Your instructions:
Here are some entries. Print them exactly as they are.

Saved data entries:
------------------------

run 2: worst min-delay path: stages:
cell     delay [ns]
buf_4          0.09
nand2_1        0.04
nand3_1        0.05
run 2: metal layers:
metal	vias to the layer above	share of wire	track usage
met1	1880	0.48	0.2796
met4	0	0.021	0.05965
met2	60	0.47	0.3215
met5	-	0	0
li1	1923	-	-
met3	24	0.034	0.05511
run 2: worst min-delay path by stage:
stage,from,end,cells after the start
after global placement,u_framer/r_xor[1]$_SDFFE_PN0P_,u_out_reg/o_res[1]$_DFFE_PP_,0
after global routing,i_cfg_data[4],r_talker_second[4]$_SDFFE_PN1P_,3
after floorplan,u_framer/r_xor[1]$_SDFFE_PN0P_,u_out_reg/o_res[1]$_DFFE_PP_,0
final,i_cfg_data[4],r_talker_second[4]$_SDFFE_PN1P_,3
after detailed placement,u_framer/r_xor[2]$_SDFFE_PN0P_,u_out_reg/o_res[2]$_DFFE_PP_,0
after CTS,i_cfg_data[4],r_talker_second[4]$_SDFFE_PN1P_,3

------------------------

Solved exercise:
run 2: worst min-delay path: stages:
cell     delay [ns]
buf_4          0.09
nand2_1        0.04
nand3_1        0.05
run 2: metal layers:
metal	vias to the layer above	share of wire	track usage
met1	1880	0.48	0.2796
met4	0	0.021	0.05965
met2	60	0.47	0.3215
met5	-	0	0
li1	1923	-	-
met3	24	0.034	0.05511
run 2: worst min-delay path by stage:
stage,from,end,cells after the start
after global placement,u_framer/r_xor[1]$_SDFFE_PN0P_,u_out_reg/o_res[1]$_DFFE_PP_,0
after global routing,i_cfg_data[4],r_talker_second[4]$_SDFFE_PN1P_,3
after floorplan,u_framer/r_xor[1]$_SDFFE_PN0P_,u_out_reg/o_res[1]$_DFFE_PP_,0
final,i_cfg_data[4],r_talker_second[4]$_SDFFE_PN1P_,3
after detailed placement,u_framer/r_xor[2]$_SDFFE_PN0P_,u_out_reg/o_res[2]$_DFFE_PP_,0
after CTS,i_cfg_data[4],r_talker_second[4]$_SDFFE_PN1P_,3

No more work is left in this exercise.